Requirement: Filter out all lines without the word "past" from the data below, please, and copy the rest.

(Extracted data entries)
::::
File: src/hw/rtl/dss_pkg.sv
// Package for the delimiter stream splitter: register indexes, reset values,
// the job control struct and the result struct shared by the core modules.
// No dependencies.
`default_nettype none

package dss_pkg;

	localparam int CFG_DATA_W = 64;
	localparam int CFG_IDX_W  = 1;
	localparam int DLEN_W     = 4;
	localparam int CNT32_W    = 32;

	localparam logic [CFG_IDX_W-1:0] REG_DELIM_VALUE  = 1'b0;
	localparam logic [CFG_IDX_W-1:0] REG_DELIM_LENGTH = 1'b1;

	localparam logic [CFG_DATA_W-1:0] DELIM_VALUE_RST  = 64'd10;
	localparam logic [DLEN_W-1:0]     DELIM_LENGTH_RST = 4'd1;

	// control part of one decoded input transaction
	typedef struct packed {
		logic nonempty;  // at least one result follows
		logic match;     // delimiter matched: one piece end after the bytes
		logic last;      // end of stream: one more piece end at the tail
	} dss_job_t;

	typedef struct packed {
		logic [CNT32_W-1:0] delimiters_seen;
		logic [CNT32_W-1:0] bytes_returned;
		logic [CNT32_W-1:0] pieces_returned;
		logic               piece_end;
		logic               byte_valid;
		logic [7:0]         out_byte;
	} dss_res_t;

endpackage

`default_nettype wire

File: src/hw/rtl/delimiter_stream_splitter_core.sv
// Top level of the delimiter stream splitter: configuration registers,
// stream ports and the window / result sequencer pair.
// Depends on dss_pkg, dss_window and dss_emit.
//
//  channel  dir  handshake          payload
//  cfg      in   cfg_wr_en          cfg_index (0 value, 1 length), cfg_data
//  s        in   s_tvalid/s_tready  tdata: data_byte; tuser: has_byte; tlast: stream_last
//  m        out  m_tvalid/m_tready  tdata: out_byte, counters; tuser: byte_valid; tlast: piece_end
//
// An input transaction is decoded in the cycle it is accepted; its results then leave one per
// cycle from the output register while m_tready is high, so a transaction with k results
// (k is 0 to MAX_DELIM_LEN+1) holds s_tready low until its last result leaves, set by the
// single result port of the sequencer. One-result transactions stream at one per cycle while
// m_tready is high. Reset clears the window, the counters and the output valid, and loads
// the delimiter (newline, length 1). A stall on m_tready holds the result register.
`default_nettype none

module delimiter_stream_splitter_core import dss_pkg::*; #(
	parameter int MAX_DELIM_LEN = 8
) (
	input  wire logic                  clk,
	input  wire logic                  arst_n,
	input  wire logic                  cfg_wr_en,
	input  wire logic [CFG_IDX_W-1:0]  cfg_index,
	input  wire logic [CFG_DATA_W-1:0] cfg_data,
	input  wire logic                  s_tvalid,
	output logic                       s_tready,
	input  wire logic [7:0]            s_tdata,   // data_byte
	input  wire logic                  s_tuser,   // has_byte
	input  wire logic                  s_tlast,   // stream_last
	output logic                       m_tvalid,
	input  wire logic                  m_tready,
	// out_byte[7:0], pieces_returned[39:8], bytes_returned[71:40],
	// delimiters_seen[103:72]
	output logic [103:0]               m_tdata,
	output logic                       m_tuser,   // byte_valid
	output logic                       m_tlast    // piece_end
);

	localparam int CNT_W = $clog2(MAX_DELIM_LEN + 1);

	logic [CFG_DATA_W-1:0] delim_value_q;
	logic [DLEN_W-1:0]     delim_length_q;

	logic             accept;
	logic [7:0]       job_bytes [MAX_DELIM_LEN];
	logic [CNT_W-1:0] job_nb;
	dss_job_t         job;
	dss_res_t         res;

	always_ff @(posedge clk or negedge arst_n) begin
		if (!arst_n) begin
			delim_value_q  <= DELIM_VALUE_RST;
			delim_length_q <= DELIM_LENGTH_RST;
		end else if (cfg_wr_en) begin
			case (cfg_index)
				REG_DELIM_VALUE:  delim_value_q  <= cfg_data;
				REG_DELIM_LENGTH: delim_length_q <= cfg_data[DLEN_W-1:0];
				default: ;
			endcase
		end
	end

	assign accept = s_tvalid && s_tready;

	dss_window #(
		.MAX_DELIM_LEN(MAX_DELIM_LEN)
	) u_window (
		.clk          (clk),
		.arst_n       (arst_n),
		.accept       (accept),
		.data_byte    (s_tdata),
		.has_byte     (s_tuser),
		.stream_last  (s_tlast),
		.delim_value  (delim_value_q),
		.delim_length (delim_length_q),
		.job_bytes    (job_bytes),
		.job_nb       (job_nb),
		.job          (job)
	);

	dss_emit #(
		.MAX_DELIM_LEN(MAX_DELIM_LEN)
	) u_emit (
		.clk      (clk),
		.arst_n   (arst_n),
		.load     (accept && job.nonempty),
		.in_bytes (job_bytes),
		.in_nb    (job_nb),
		.in_job   (job),
		.ready    (s_tready),
		.m_valid  (m_tvalid),
		.m_ready  (m_tready),
		.m_res    (res)
	);

	assign m_tdata = {res.delimiters_seen, res.bytes_returned, res.pieces_returned,
		res.out_byte};
	assign m_tuser = res.byte_valid;
	assign m_tlast = res.piece_end;

endmodule

`default_nettype wire

File: src/hw/rtl/dss_window.sv
// Pending window and match logic of the delimiter stream splitter.
// Decodes one input transaction into a byte list and piece-end flags.
// Depends on dss_pkg.
`default_nettype none

module dss_window import dss_pkg::*; #(
	parameter int MAX_DELIM_LEN = 8
) (
	input  wire logic                   clk,
	input  wire logic                   arst_n,
	input  wire logic                   accept,
	input  wire logic [7:0]             data_byte,
	input  wire logic                   has_byte,
	input  wire logic                   stream_last,
	input  wire logic [CFG_DATA_W-1:0]  delim_value,
	input  wire logic [DLEN_W-1:0]      delim_length,
	output logic [7:0]                  job_bytes [MAX_DELIM_LEN],
	output logic [$clog2(MAX_DELIM_LEN+1)-1:0] job_nb,
	output dss_job_t                    job
);

	localparam int CNT_W  = $clog2(MAX_DELIM_LEN + 1);
	localparam int IDX_W  = (MAX_DELIM_LEN > 1) ? $clog2(MAX_DELIM_LEN) : 1;
	localparam int DEXT_W = 8 * ((MAX_DELIM_LEN > 8) ? MAX_DELIM_LEN : 8);

	logic [7:0]       win_q [MAX_DELIM_LEN];
	logic [CNT_W-1:0] cnt_q;

	logic [7:0]        w     [MAX_DELIM_LEN];
	logic [7:0]        shf   [MAX_DELIM_LEN];
	logic [7:0]        win_d [MAX_DELIM_LEN];
	logic [CNT_W-1:0]  len;
	logic [CNT_W-1:0]  n;
	logic [CNT_W-1:0]  rel;
	logic [CNT_W-1:0]  nb;
	logic [CNT_W-1:0]  cnt_d;
	logic [DEXT_W-1:0] dext;
	logic              full;
	logic              match;

	assign dext = DEXT_W'(delim_value);

	always_comb begin
		if (delim_length == '0) begin
			len = CNT_W'(1);
		end else if (32'(delim_length) > MAX_DELIM_LEN) begin
			len = CNT_W'(MAX_DELIM_LEN);
		end else begin
			len = CNT_W'(delim_length);
		end
	end

	assign n    = cnt_q + CNT_W'(has_byte);
	assign full = has_byte && (n >= len);
	// bytes pushed past the delimiter length go out before the compare
	assign rel  = (has_byte && (n > len)) ? (n - len) : '0;

	always_comb begin
		logic [CNT_W:0] pos;
		for (int i = 0; i < MAX_DELIM_LEN; i++) begin
			w[i] = (CNT_W'(i) < cnt_q) ? win_q[i] : data_byte;
		end
		match = full;
		for (int i = 0; i < MAX_DELIM_LEN; i++) begin
			pos    = (CNT_W+1)'(rel) + (CNT_W+1)'(i);
			shf[i] = (pos < (CNT_W+1)'(MAX_DELIM_LEN)) ? w[pos[IDX_W-1:0]] : 8'd0;
			if ((CNT_W'(i) < len) && (shf[i] != dext[i*8 +: 8])) begin
				match = 1'b0;
			end
		end
	end

	always_comb begin
		if (match) begin
			nb = rel;
		end else if (stream_last) begin
			nb = n;
		end else if (full) begin
			nb = rel + CNT_W'(1);
		end else begin
			nb = '0;
		end
	end

	// surviving window: drop the released bytes from the front
	always_comb begin
		logic [CNT_W:0] pos;
		for (int i = 0; i < MAX_DELIM_LEN; i++) begin
			pos      = (CNT_W+1)'(nb) + (CNT_W+1)'(i);
			win_d[i] = (pos < (CNT_W+1)'(MAX_DELIM_LEN)) ? w[pos[IDX_W-1:0]] : 8'd0;
		end
		cnt_d = (match || stream_last) ? '0 : (n - nb);
	end

	always_ff @(posedge clk or negedge arst_n) begin
		if (!arst_n) begin
			cnt_q <= '0;
		end else if (accept) begin
			cnt_q <= cnt_d;
		end
	end

	always_ff @(posedge clk) begin
		if (accept) begin
			win_q <= win_d;
		end
	end

	assign job_bytes    = w;
	assign job_nb       = nb;
	assign job.match    = match;
	assign job.last     = stream_last;
	assign job.nonempty = (nb != '0) || match || stream_last;

	a_cnt_bound: assert property (@(posedge clk) disable iff (!arst_n)
		32'(cnt_q) < MAX_DELIM_LEN)
		else $error("pending count reached the window depth");

	a_last_flush: assert property (@(posedge clk) disable iff (!arst_n)
		accept && stream_last |=> cnt_q == '0)
		else $error("window not empty after end of stream");

	a_match_clear: assert property (@(posedge clk) disable iff (!arst_n)
		accept && match |=> cnt_q == '0)
		else $error("window not cleared after delimiter match");

endmodule

`default_nettype wire

File: src/hw/rtl/dss_emit.sv
// Result sequencer of the delimiter stream splitter: holds one decoded transaction,
// sends its results one per cycle unless m_ready stalls them, and keeps the running counters.
// Depends on dss_pkg.
`default_nettype none

module dss_emit import dss_pkg::*; #(
	parameter int MAX_DELIM_LEN = 8
) (
	input  wire logic                   clk,
	input  wire logic                   arst_n,
	input  wire logic                   load,
	input  wire logic [7:0]             in_bytes [MAX_DELIM_LEN],
	input  wire logic [$clog2(MAX_DELIM_LEN+1)-1:0] in_nb,
	input  wire dss_job_t               in_job,
	output logic                        ready,
	output logic                        m_valid,
	input  wire logic                   m_ready,
	output dss_res_t                    m_res
);

	localparam int CNT_W = $clog2(MAX_DELIM_LEN + 1);
	localparam int IDX_W = (MAX_DELIM_LEN > 1) ? $clog2(MAX_DELIM_LEN) : 1;
	localparam int POS_W = $clog2(MAX_DELIM_LEN + 3);

	logic [7:0]         job_bytes_s1 [MAX_DELIM_LEN];
	logic [CNT_W-1:0]   job_nb_s1;
	dss_job_t           job_s1;
	logic               job_valid_q;
	logic [POS_W-1:0]   idx_q;
	logic [CNT32_W-1:0] pieces_q;
	logic [CNT32_W-1:0] bytes_q;
	logic [CNT32_W-1:0] delims_q;
	logic               m_valid_q;
	dss_res_t           res_q;

	logic [POS_W-1:0] tot;
	logic             out_free;
	logic             emit;
	logic             done;
	logic             is_byte;
	logic             is_match_end;
	dss_res_t         res_d;

	assign tot = POS_W'(job_nb_s1) + POS_W'(job_s1.match) + POS_W'(job_s1.last);
	assign out_free     = !m_valid_q || m_ready;
	assign emit         = job_valid_q && out_free;
	assign done         = emit && (idx_q == tot - POS_W'(1));
	assign ready        = !job_valid_q || done;
	assign is_byte      = idx_q < POS_W'(job_nb_s1);
	assign is_match_end = !is_byte && job_s1.match && (idx_q == POS_W'(job_nb_s1));

	always_comb begin
		res_d.out_byte        = is_byte ? job_bytes_s1[idx_q[IDX_W-1:0]] : 8'd0;
		res_d.byte_valid      = is_byte;
		res_d.piece_end       = !is_byte;
		res_d.pieces_returned = pieces_q + CNT32_W'(!is_byte);
		res_d.bytes_returned  = bytes_q + CNT32_W'(is_byte);
		res_d.delimiters_seen = delims_q + CNT32_W'(is_match_end);
	end

	always_ff @(posedge clk or negedge arst_n) begin
		if (!arst_n) begin
			job_valid_q <= 1'b0;
			idx_q       <= '0;
			pieces_q    <= '0;
			bytes_q     <= '0;
			delims_q    <= '0;
			m_valid_q   <= 1'b0;
		end else begin
			if (load) begin
				job_valid_q <= 1'b1;
				idx_q       <= '0;
			end else if (done) begin
				job_valid_q <= 1'b0;
			end else if (emit) begin
				idx_q <= idx_q + POS_W'(1);
			end
			if (emit) begin
				pieces_q  <= res_d.pieces_returned;
				bytes_q   <= res_d.bytes_returned;
				delims_q  <= res_d.delimiters_seen;
				m_valid_q <= 1'b1;
			end else if (m_ready) begin
				m_valid_q <= 1'b0;
			end
		end
	end

	always_ff @(posedge clk) begin
		if (load) begin
			job_bytes_s1 <= in_bytes;
			job_nb_s1    <= in_nb;
			job_s1       <= in_job;
		end
		if (emit) begin
			res_q <= res_d;
		end
	end

	assign m_valid = m_valid_q;
	assign m_res   = res_q;

	a_job_nonempty: assert property (@(posedge clk) disable iff (!arst_n)
		job_valid_q |-> tot != '0)
		else $error("held transaction has no results");

	a_idx_range: assert property (@(posedge clk) disable iff (!arst_n)
		job_valid_q |-> idx_q < tot)
		else $error("result index ran past the transaction");

	a_byte_count: assert property (@(posedge clk) disable iff (!arst_n)
		emit && is_byte |=> bytes_q == $past(bytes_q) + CNT32_W'(1))
		else $error("byte counter did not advance on a byte result");

	a_load_free: assert property (@(posedge clk) disable iff (!arst_n)
		load |-> !job_valid_q || done)
		else $error("new transaction loaded over a busy one");

endmodule

`default_nettype wire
::::
Answer for this exercise:
	// bytes pushed past the delimiter length go out before the compare
		else $error("result index ran past the transaction");
		emit && is_byte |=> bytes_q == $past(bytes_q) + CNT32_W'(1))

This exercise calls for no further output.